O habeas corpus foi impetrado pela advogada Fladeniz Pereira da Paixão, que alegou ausência de fundamentação na decisão que decretou a prisão preventiva e pediu a substituição da medida por medidas cautelares diversas, como monitoramento eletrônico. A defesa também argumentou que o investigado possui condições pessoais favoráveis, como primariedade, residência fixa e trabalho lícito.


Ao analisar o caso, no entanto, o relator do processo, desembargador Samoel Evangelista, entendeu que a prisão está devidamente fundamentada e que há elementos suficientes para justificar a manutenção da custódia cautelar. O magistrado destacou que existem provas da materialidade do crime e indícios de autoria, além de fundamentos ligados à garantia da ordem pública e à conveniência da instrução criminal.


Segundo o acórdão, as condições pessoais favoráveis apontadas pela defesa não são suficientes para afastar a prisão preventiva quando estão presentes os requisitos legais da medida.


A decisão foi unânime entre os desembargadores da Câmara Criminal do TJAC, que seguiram o voto do relator e negaram o pedido de habeas corpus, mantendo o investigado preso.


Contexto do crime

João Victor Morais é apontado pela Polícia Civil como suspeito de envolvimento em uma tentativa de homicídio registrada em 19 de novembro de 2025, no bairro Marcos Galvão II, em Brasiléia. A vítima, identificada como Edvaldo da Silva Brito, foi perseguida e atingida por disparos de arma de fogo enquanto se deslocava em um veículo de aplicativo.


De acordo com a investigação, os tiros teriam sido efetuados por ocupantes de um carro modelo Fiat Uno branco com características semelhantes a um veículo pertencente ao investigado.


A prisão preventiva foi decretada no âmbito do processo que apura o atentado. Conforme apontado na decisão judicial, há indícios de que o suspeito teria tentado alterar as características do veículo após o crime, realizando serviços de lanternagem e polimento, o que foi interpretado como tentativa de ocultar provas.


Prisão e apreensão de armas

O investigado acabou sendo preso em 27 de janeiro deste ano.

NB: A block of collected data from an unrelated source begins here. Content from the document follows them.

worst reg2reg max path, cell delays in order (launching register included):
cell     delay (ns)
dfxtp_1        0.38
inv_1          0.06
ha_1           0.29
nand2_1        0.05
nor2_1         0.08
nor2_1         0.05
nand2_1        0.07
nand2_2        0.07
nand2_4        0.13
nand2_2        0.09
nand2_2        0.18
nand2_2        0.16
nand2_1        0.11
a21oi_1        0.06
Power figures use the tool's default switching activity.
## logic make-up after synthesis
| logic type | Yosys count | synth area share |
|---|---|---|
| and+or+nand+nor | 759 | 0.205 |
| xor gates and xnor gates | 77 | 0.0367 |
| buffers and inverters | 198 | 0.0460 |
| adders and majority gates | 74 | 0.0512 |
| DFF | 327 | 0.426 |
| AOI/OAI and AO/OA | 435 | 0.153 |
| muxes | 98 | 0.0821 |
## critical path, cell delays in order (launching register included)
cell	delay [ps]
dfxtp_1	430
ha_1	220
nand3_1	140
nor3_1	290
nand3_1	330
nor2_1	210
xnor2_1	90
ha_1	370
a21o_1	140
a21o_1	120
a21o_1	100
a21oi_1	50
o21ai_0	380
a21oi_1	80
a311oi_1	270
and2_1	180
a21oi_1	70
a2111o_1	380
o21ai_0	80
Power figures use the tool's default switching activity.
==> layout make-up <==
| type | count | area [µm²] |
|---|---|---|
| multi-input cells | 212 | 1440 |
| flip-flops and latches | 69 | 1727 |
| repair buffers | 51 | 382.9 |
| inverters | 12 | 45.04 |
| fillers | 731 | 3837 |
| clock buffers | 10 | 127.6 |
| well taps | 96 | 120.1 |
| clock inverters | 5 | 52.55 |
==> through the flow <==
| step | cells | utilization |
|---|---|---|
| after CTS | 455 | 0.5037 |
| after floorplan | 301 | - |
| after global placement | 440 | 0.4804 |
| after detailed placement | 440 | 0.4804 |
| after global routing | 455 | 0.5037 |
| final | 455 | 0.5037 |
$ cat config.mk
export PLATFORM = sky130hd
export DESIGN_NAME = gesl_guest_exit_status_logic
export DESIGN_NICKNAME = d
export VERILOG_FILES = /design/src/gesl_pkg.sv /design/src/gesl_guest_exit_status_logic.sv
export VERILOG_INCLUDE_DIRS = /design/src
export SDC_FILE = /design/constraint.sdc
export NUM_CORES = 1
export LEC_CHECK = 0
export ABC_CLOCK_PERIOD_IN_PS = 1600
export BUFFER_PORTS_ARGS = -buffer_cell sky130_fd_sc_hd__buf_2
export CORE_AREA = 2 2 142 144
export CTS_BUF_LIST = sky130_fd_sc_hd__clkbuf_16
export DETAILED_ROUTE_END_ITERATION = 6
export DIE_AREA = 0 0 144 146
export PLACE_DENSITY_LB_ADDON = 0.1
export SYNTH_ARGS = -nofsm -noshare
export SYNTH_HDL_FRONTEND = slang
export SYNTH_SLANG_ARGS = --single-unit
$ cat constraint.sdc
create_clock -name mclk_i -period 1.6 [get_ports mclk_i]
set_input_delay 0.16 -clock mclk_i [delete_from_list [all_inputs] [get_ports mclk_i]]
set_output_delay 0.16 -clock mclk_i [all_outputs]
set_load 0.01 [all_outputs]
$ cat src/gesl_params.svh
`ifndef GESL_PARAMS_SVH
`define GESL_PARAMS_SVH
`define GESL_STATUS_ADDR      32'hc0010131
`define GESL_EN_BASE_BIT      1
`define GESL_EN_REGENC_BIT    2
`define GESL_EN_FORCE_BIT     5
`define GESL_PF_RSVD_BIT      3
`define GESL_EX_NPF           12'h400
`define GESL_EX_CALL          12'h403
`define GESL_EX_INVALID       3'd1
`define GESL_EX_BUSY          3'd2
`define GESL_EX_IDLE          3'd3
`define GESL_EX_PMC           3'd4
`define GESL_STATUS_RESET     64'h0
`endif

$ cat src/gesl_pkg.sv
package gesl_pkg;
	typedef enum logic [1:0]
	{
		GESL_HOST  = 2'b00,
		GESL_GUEST = 2'b01,
		GESL_EXIT  = 2'b11
	} gesl_state_t;
endpackage

$ cat src/gesl_guest_exit_status_logic.sv
`timescale 1ns/100ps
`include "gesl_params.svh"
module gesl_guest_exit_status_logic #(
	parameter int ADDR_W = 52
)(
	input  wire logic              mclk_i,
	input  wire logic              reset_i,
	input  wire logic              entry_i,
	input  wire logic [7:0]        enable_word_i,
	input  wire logic              branch_rec_virt_i,
	input  wire logic [21:0]       feature_vector_i,
	input  wire logic              status_rd_i,
	input  wire logic [31:0]       status_addr_i,
	output logic      [63:0]       status_rdata_o,
	output logic                   status_hit_o,
	input  wire logic              exit_req_i,
	input  wire logic [11:0]       exit_code_i,
	input  wire logic              exit_neg_i,
	input  wire logic [2:0]        exit_neg_code_i,
	input  wire logic              intercept_i,
	input  wire logic [31:0]       fault_code_field_i,
	input  wire logic              mem_c_bit_i,
	input  wire logic [ADDR_W-1:0] mem_gpa_i,
	input  wire logic [5:0]        c_bit_pos_i,
	output logic                   mem_c_bit_o,
	output logic      [ADDR_W-1:0] nested_gpa_o,
	output logic                   automatic_exit_o,
	output logic                   guest_comm_exception_o,
	output logic      [63:0]       exit_reason_field_o,
	output logic                   rip_advance_o,
	output logic                   save_regs_o,
	output logic                   restore_regs_o,
	output logic                   insn_bytes_we_o,
	output logic                   config_error_o
);
	gesl_pkg::gesl_state_t state_q, state_d;
	logic [63:0] status_q, status_d;
	logic        force_q, force_d;
	logic        regenc_q, regenc_d;
	logic        ae_q, ae_d, vc_q, vc_d, adv_q, adv_d, sv_q, sv_d;
	logic        rs_q, rs_d;
	logic [63:0] code_q, code_d;
	logic        is_ae, is_adv;
	logic [63:0] feat_map;

	// Feature mirror built once per bit; gaps stay zero
	always_comb
	begin
		feat_map = `GESL_STATUS_RESET;
		feat_map[0] = enable_word_i[`GESL_EN_BASE_BIT];
		feat_map[1] = enable_word_i[`GESL_EN_REGENC_BIT];
		feat_map[14:2] = feature_vector_i[12:0];
		feat_map[18:16] = feature_vector_i[16:14];
		feat_map[23] = feature_vector_i[21];
	end

	// Exit classification
	always_comb
	begin
		is_ae = 1'b0;
		is_adv = 1'b0;
		if (exit_neg_i)
			is_ae = 1'b1;
		else
		begin
			case (exit_code_i)
				12'h052, 12'h060, 12'h061, 12'h062, 12'h063, 12'h064,
				12'h07f, 12'h0a5:
					is_ae = 1'b1;
				12'h077, 12'h078, 12'h08f, 12'h0a6, `GESL_EX_CALL:
				begin
					is_ae = 1'b1;
					is_adv = 1'b1;
				end
				`GESL_EX_NPF:
					is_ae = !fault_code_field_i[`GESL_PF_RSVD_BIT];
				default:
					if (exit_code_i[11:4] == 8'h09)
					begin
						is_ae = 1'b1;
						is_adv = 1'b1;
					end
			endcase
		end
	end

	always_comb
	begin
		state_d = state_q;
		status_d = status_q;
		force_d = force_q;
		regenc_d = regenc_q;
		ae_d = 1'b0;
		vc_d = 1'b0;
		adv_d = 1'b0;
		sv_d = 1'b0;
		rs_d = 1'b0;
		code_d = code_q;
		case (state_q)
			gesl_pkg::GESL_HOST:
				if (entry_i)
				begin
					// Latched only here; no write path exists
					status_d = feat_map;
					regenc_d = enable_word_i[`GESL_EN_REGENC_BIT];
					force_d = enable_word_i[`GESL_EN_FORCE_BIT]
						&& enable_word_i[`GESL_EN_BASE_BIT]
						&& !enable_word_i[`GESL_EN_REGENC_BIT];
					rs_d = enable_word_i[`GESL_EN_REGENC_BIT];
					state_d = gesl_pkg::GESL_GUEST;
				end
			gesl_pkg::GESL_GUEST:
				// Errors bypass intercept; others need it
				if (exit_req_i && (intercept_i || exit_neg_i))
				begin
					if (!regenc_q || is_ae)
					begin
						ae_d = 1'b1;
						adv_d = regenc_q && is_adv;
						sv_d = regenc_q;
						code_d = exit_neg_i
							? -{61'h0, exit_neg_code_i}
							: {52'h0, exit_code_i};
						state_d = gesl_pkg::GESL_EXIT;
					end
					else
					begin
						vc_d = 1'b1;
						code_d = {52'h0, exit_code_i};
					end
				end
			gesl_pkg::GESL_EXIT:
				state_d = gesl_pkg::GESL_HOST;
			default:
				state_d = gesl_pkg::GESL_HOST;
		endcase
	end

	always_ff @(posedge mclk_i)
	begin
		if (reset_i)
		begin
			state_q <= gesl_pkg::GESL_HOST;
			status_q <= `GESL_STATUS_RESET;
			force_q <= 1'b0;
			regenc_q <= 1'b0;
			ae_q <= 1'b0;
			vc_q <= 1'b0;
			adv_q <= 1'b0;
			sv_q <= 1'b0;
			rs_q <= 1'b0;
			code_q <= 64'h0;
		end
		else
		begin
			state_q <= state_d;
			status_q <= status_d;
			force_q <= force_d;
			regenc_q <= regenc_d;
			ae_q <= ae_d;
			vc_q <= vc_d;
			adv_q <= adv_d;
			sv_q <= sv_d;
			rs_q <= rs_d;
			code_q <= code_d;
		end
	end

	// Read port; hit is never gated by intercepts
	assign status_hit_o = status_rd_i
		&& (status_addr_i == `GESL_STATUS_ADDR);
	assign status_rdata_o = status_hit_o ? status_q : 64'h0;

	// Combinational so the memory path sees no extra latency
	assign mem_c_bit_o = force_q ? 1'b1 : mem_c_bit_i;
	always_comb
	begin
		nested_gpa_o = mem_gpa_i;
		nested_gpa_o[c_bit_pos_i] = 1'b0;
	end

	assign automatic_exit_o = ae_q;
	assign guest_comm_exception_o = vc_q;
	assign exit_reason_field_o = code_q;
	assign rip_advance_o = adv_q;
	assign save_regs_o = sv_q;
	assign restore_regs_o = rs_q;
	assign insn_bytes_we_o = ae_q && !regenc_q
		&& (code_q == {52'h0, `GESL_EX_NPF});
	// Flags a mis-programmed entry; hardware does not refuse it
	assign config_error_o = (state_q != gesl_pkg::GESL_HOST) && regenc_q
		&& !(status_q[0] && branch_rec_virt_i);

	a_force_cbit: assert property (@(posedge mclk_i) disable iff (reset_i)
		force_q |-> mem_c_bit_o)
		else $error("forced encryption not applied");
	a_force_cond: assert property (@(posedge mclk_i) disable iff (reset_i)
		force_q |-> status_q[0] && !status_q[1])
		else $error("forced encryption in wrong mode");
	a_npf_rsvd: assert property (@(posedge mclk_i) disable iff (reset_i)
		state_q == gesl_pkg::GESL_GUEST && regenc_q && exit_req_i
		&& intercept_i && !exit_neg_i && exit_code_i == `GESL_EX_NPF
		&& fault_code_field_i[3] |=> guest_comm_exception_o && !automatic_exit_o)
		else $error("reserved nested fault not delivered to guest");
	a_no_bytes: assert property (@(posedge mclk_i) disable iff (reset_i)
		regenc_q |-> !insn_bytes_we_o)
		else $error("instruction bytes written");
	a_status_rsvd: assert property (@(posedge mclk_i) disable iff (reset_i)
		status_q[63:24] == 40'h0 && status_q[22:19] == 4'h0 && !status_q[15])
		else $error("reserved status bit set");
	a_no_icpt: assert property (@(posedge mclk_i) disable iff (reset_i)
		exit_req_i && !intercept_i && !exit_neg_i
		|=> !automatic_exit_o && !guest_comm_exception_o)
		else $error("exit without intercept");
	a_adv_ae: assert property (@(posedge mclk_i) disable iff (reset_i)
		rip_advance_o |-> automatic_exit_o && save_regs_o)
		else $error("advance without automatic exit");
	a_entry_latch: assert property (@(posedge mclk_i) disable iff (reset_i)
		state_q == gesl_pkg::GESL_HOST && entry_i
		|=> status_q[1] == $past(enable_word_i[2]) && restore_regs_o == status_q[1])
		else $error("status not latched at entry");
endmodule

# Word level (Yosys, flattened, before mapping)

Index checks and enable logic that the tools add are counted.

Bits in registers: 92
Input bits: 176
Logic and storage cells: 86

Add/subtract/negate cells: 1
Order comparisons: 2
Eq/ne operators: 21
Mux-type cells: 17
Bitwise gates (word level): 7
Reduce and logical (&&, ||, !) cells: 28

Operators by type and width:

| cell                   | count |
|---|---|
| $mux W64               | 2 |
| $eq A12 B7 Y1 const B  | 9 |
| $eq A64 B11 Y1 const B | 1 |
| $neg A3 Y64            | 1 |
| $and A52 B52 Y52       | 1 |
| $not A52 Y52           | 1 |
| $eq A12 B8 Y1 const B  | 3 |
| $eq A32 B32 Y1 const B | 1 |
| $eq A12 B11 Y1 const B | 2 |
| $mux W24               | 1 |
| $reduce_or A13 Y1      | 1 |
| $logic_and A1 B1 Y1    | 11 |
| $reduce_or A9 Y1       | 1 |
| $eq A8 B4 Y1 const B   | 1 |
| $lt A6 B7 Y1 const B   | 1 |
| $mux W1                | 7 |
| $demux W1 S6           | 1 |
| $ge A6 B1 Y1 const B   | 1 |
| $mux W2                | 3 |
| $ne A2 B2 Y1 const B   | 3 |
| $reduce_or A3 Y1       | 2 |
| $not A1 Y1             | 5 |
| $reduce_or A5 Y1       | 1 |
| $logic_not A1 Y1       | 4 |
| 9 further kinds        | 12 |

# Longest topological paths before layout

Depth in word-level cells: 8
Depth in mapped cells: 7
Gate-level depth less buffers: 6

# Least setup slack after synthesis

Ideal clock, no wire load.

Kind: input port to flip-flop
From: input exit_code_i[0]
To: register adv_q, in the netlist rip_advance_o
Data arrival time: 1528 ps
Slack: -31 ps
Stages: 6
Buffers on the path: 1
Path through: buf_2 or2_1 or4b_1 o211ai_1 o21ai_1 a2111oi_2

Longest elaborated chain between the ends: 7

RTL lines:

| element                               | line                                | source |
|---|---|---|
| from (decl)                           | gesl_guest_exit_status_logic.sv:17  | `input wire logic [11:0] exit_code_i,` |
| $eq A12 B7 Y1 (tied with other cells) | gesl_guest_exit_status_logic.sv:66  | `case (exit_code_i)` |
| $reduce_or A13 Y1 (no source line)    | n/a                                 |  |
| $pmux W1 S2                           | gesl_guest_exit_status_logic.sv:66  |  |
| $mux W1                               | gesl_guest_exit_status_logic.sv:62  | `if (exit_neg_i)` |
| $logic_or A1 B1 Y1                    | gesl_guest_exit_status_logic.sv:116 | `if (!regenc_q \|\| is_ae)` |
| $not A1 Y1 (no source line)           | n/a                                 |  |
| $reduce_or A4 Y1 (no source line)     | n/a                                 |  |
| to (signal assigned)                  | gesl_guest_exit_status_logic.sv:162 | `adv_q <= adv_d;` |
| to (decl)                             | gesl_guest_exit_status_logic.sv:40  | `logic ae_q, ae_d, vc_q, vc_d, adv_q, adv_d, sv_q, sv_d;` |

Several ways; a longest one is shown, not always the timed one.
A chain may end at the register's enable or synchronous reset.

# Worst setup path in the final report

From: input status_addr_i[25]
To: output status_rdata_o[16]

Longest elaborated chain between the ends: 3

RTL lines:

| element                         | line                                | source |
|---|---|---|
| from (decl)                     | gesl_guest_exit_status_logic.sv:13  | `input wire logic [31:0] status_addr_i,` |
| $eq A32 B32 Y1 (no source line) | n/a                                 |  |
| $logic_and A1 B1 Y1             | gesl_guest_exit_status_logic.sv:170 | `assign status_hit_o = status_rd_i` |
| $mux W24                        | gesl_guest_exit_status_logic.sv:172 | `assign status_rdata_o = status_hit_o ? status_q : 64'h0;` |
| to (decl)                       | gesl_guest_exit_status_logic.sv:14  | `output logic [63:0] status_rdata_o,` |

No other way between the ends.

==> results.sh <==
export IMPL_outcome="complete, but fails checks"
export IMPL_violations="negative setup slack"
export IMPL_period_share=1.02
export IMPL_rrSetupSlack_ns=0.18
export IMPL_finalSetupViolations=12
export IMPL_die_h_um=146
export IMPL_mostFrequentLayoutCells="263 x buf_2, 54 x nand2_1, 45 x conb_1"
export IMPL_drt_initial_drc_count=92
export IMPL_yosysSeqAreaShare=0.242
export IMPL_p_per_area_mw_per_mm2=610
export IMPL_clock_skew_ns=0.00718
export IMPL_insertion_delay_ns=0.29
export IMPL_htreeDepth=2
export IMPL_worst_setup_path_end_kind="primary output"
export IMPL_gp_congestion=0.811
export IMPL_port_buffer_count=278
export IMPL_worst_setup_path_start_kind="input pin"
export IMPL_fmax_mhz=613
export IMPL_synth_cell_type_count=52
export IMPL_worst_setup_path_type="in -> out"
export IMPL_reg2regPathDepth=6
export IMPL_drv_slew=0
export IMPL_dieArea_mm2=0.0210
export IMPL_tightest_slew_ns=0.515
export IMPL_numCtsBuffers=5
export IMPL_fill_cells=2156
export IMPL_synth_seq_cells=41
export IMPL_leakage_nw=2.58
export IMPL_arrival_ns=1.47
export IMPL_r2r_end="exit_reason_field_o[7]"
export IMPL_nNetsFinal=869
export IMPL_cts_root_buf="clkbuf_16"
export IMPL_crit_path_end="status_rdata_o[16]"
export IMPL_start_util=0.175
export IMPL_clk_pin_slew_ns=0.07
export IMPL_areaGrowthSynthToFinish_pct=53.8
export IMPL_ios=365
export IMPL_fin_tns_setup_ns=-0.231
export IMPL_grt_start_max_net_pins=28
export IMPL_final_cell_area_mm2=0.00521
export IMPL_async_flop_share=0
export IMPL_grt_pass1_vias=3543
export IMPL_final_hold_viol_count=0
export IMPL_gr_total_overflow=0
export IMPL_startpoint="status_addr_i[25]"
export IMPL_ant_nets=0
export IMPL_synthCells=438
export IMPL_core_mm2=0.0193
export IMPL_cts_sinks=41
export IMPL_max_cap_violations=0
export IMPL_synth_edff_count=0
export IMPL_rsz0062_at_grt="yes"
export IMPL_drive_gt1_frac=0.523
export IMPL_viasPerCell=3.99
export IMPL_crit_fanout=5
export IMPL_track_usage=0.121
export IMPL_final_common_cell="buf_2"
export IMPL_dieWidth_um=144
export IMPL_hold_ws_ns=0.105
export IMPL_routed_wl_um=13700
export IMPL_setup_ws_ns=-0.0311
export IMPL_num_rows=51
export IMPL_wire_per_inst_um=14.3
export IMPL_grt_pass1_wl_um=20100
export IMPL_place_area_mm2=0.00480
export IMPL_avgSynthCellArea_um2=7.73
export IMPL_hp_class="in -> reg"
export IMPL_antenna_found_initial=1
export IMPL_ys_warn_count=0
export IMPL_place_worst_setup_slack_ns=-0.170
export IMPL_cp_required_ns=1.44
export IMPL_vias=3823
export IMPL_netlist_area_mm2=0.00339
export IMPL_tritoncts="done"
export IMPL_relSlewSlack=0.657
export IMPL_dr_pass1_iters=4
export IMPL_peakVddDrop_mv=0.347
export IMPL_post_route_drc_count=0
export IMPL_r2r_start="state_q[0]"
export IMPL_hpwl_um=11200
export IMPL_holdBufCountCts=0
export IMPL_clockBufferDepth=2
export IMPL_synth_flop_cell="dfxtp_1"
export IMPL_period_minus_slack_ns=1.63
sequential cells by signal (all words and copies together) (netlist names):
name / cells
save_regs_o: 1
exit_reason_field_o: 14
restore_regs_o: 1
automatic_exit_o: 1
rip_advance_o: 1
status_q: 19
guest_comm_exception_o: 1
state_q: 2
force_q: 1
how the worst min path moves through the flow:
stage | startpoint | endpoint | slack [ns] | cells after the start
after detailed placement | feature_vector_i[8] | status_q[10] | 0.41 | 3
after global routing | feature_vector_i[4] | status_q[6] | 0.11 | 3
after global placement | feature_vector_i[0] | status_q[2] | 0.40 | 3
after floorplan | reset_i | rip_advance_o | 0.24 | 1
final | feature_vector_i[21] | status_q[23] | 0.11 | 3
after CTS | feature_vector_i[21] | status_q[23] | 0.09 | 3
power breakdown:
group	leakage, nW	total [W]	switching [W]	internal [W]
logic	2.17	0.000887	0.000483	0.000404
registers	0.335	0.00111	0.0000353	0.00107
clock network	0.0800	0.00118	0.000445	0.000739
total	2.58	0.00318	0.000963	0.00222
cells in the mapped netlist, drive strengths merged, types with 4 or more instances:
library cell | count | area (um^2)
dfxtp | 41 | 821
nand4 | 4 | 25.0
nor4b | 5 | 50.0
o21a | 24 | 180
nor3b | 11 | 87.6
nand2 | 54 | 203
buf | 97 | 729
a21oi | 37 | 185
and2 | 23 | 144
clkbuf | 20 | 86.3
nand3b | 7 | 52.6
nor2 | 16 | 60.1
nor4 | 7 | 43.8
a21boi | 27 | 203
o211ai | 5 | 37.5
nor3 | 8 | 40.0
mux2i | 4 | 40.0
cells by family (layout without fill, tap and decap cells):
family / Yosys count / in the layout / share of synthesized area
multiplexers: 4 / 4 / 0.0118
AND/OR/NAND/NOR: 162 / 162 / 0.270
flip-flops: 41 / 41 / 0.242
other: 1 / 46 / 0.00111
AO/OA/AOI/OAI: 108 / 108 / 0.223
buffers and inverters: 120 / 330 / 0.244
adder cells (fa/ha/maj): 2 / 2 / 0.00739
final cells by class:
class | instances | area [um^2] | share of cell area
Antenna cell | 1 | 2.50 | 0.000480
Tap cell | 265 | 332 | 0.0636
Inverter | 3 | 11.3 | 0.00216
Clock inverter | 3 | 46.3 | 0.00889
Clock buffer | 5 | 125 | 0.0240
Multi-Input combinational cell | 321 | 2020 | 0.388
Timing Repair Buffer | 319 | 1850 | 0.355
Sequential cell | 41 | 821 | 0.158
metrics by stage:
step	util	instances	power, W
floorplan	-	482	0.00167
global placement	0.248	948	0.00200
detailed placement	0.248	948	0.00200
CTS	0.261	956	0.00323
global route	0.269	957	0.00336
finish	0.269	958	0.00318
routing by layer:
metal  vias up  part of all wire  track usage  wire, um
met5         -                 0            0         0
met4         0            0.0076       0.0206       105
met3         8             0.074       0.0273      1010
met2       187              0.51        0.224      6970
met1      1735              0.41        0.144      5660
li1       1893                 -            -         -
repair_timing:
| item | 4_1_cts | 5_1_grt |
|---|---|---|
| pin swaps | 6 | 9 |
| setup buffers | 0 | 1 |
| endpoints found under the setup margin | 20 | 26 |
| gates resized for setup | 13 | 33 |
| gates cloned | 0 | 0 |
worst max-delay path, cell delays in order:
cell and delay, ns:
buf_6 0.09, nor4bb_2 0.28, nand4_1 0.13, nor4_2 0.22, buf_4 0.20, buf_12 0.11, and2_4 0.16, buf_6 0.10
Note: power is estimated with default switching activity, not from simulation.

Na ocasião, além da ordem relacionada ao atentado, ele também foi autuado por posse ilegal de arma de fogo e resistência à prisão.


Durante buscas realizadas pela polícia, armas e munições foram apreendidas na residência do suspeito, o que reforçou os elementos da investigação conduzida pela Polícia Civil.


Com a decisão do Tribunal de Justiça, João Victor Morais permanecerá preso enquanto o processo criminal segue em tramitação na Vara Criminal da Comarca de Brasiléia.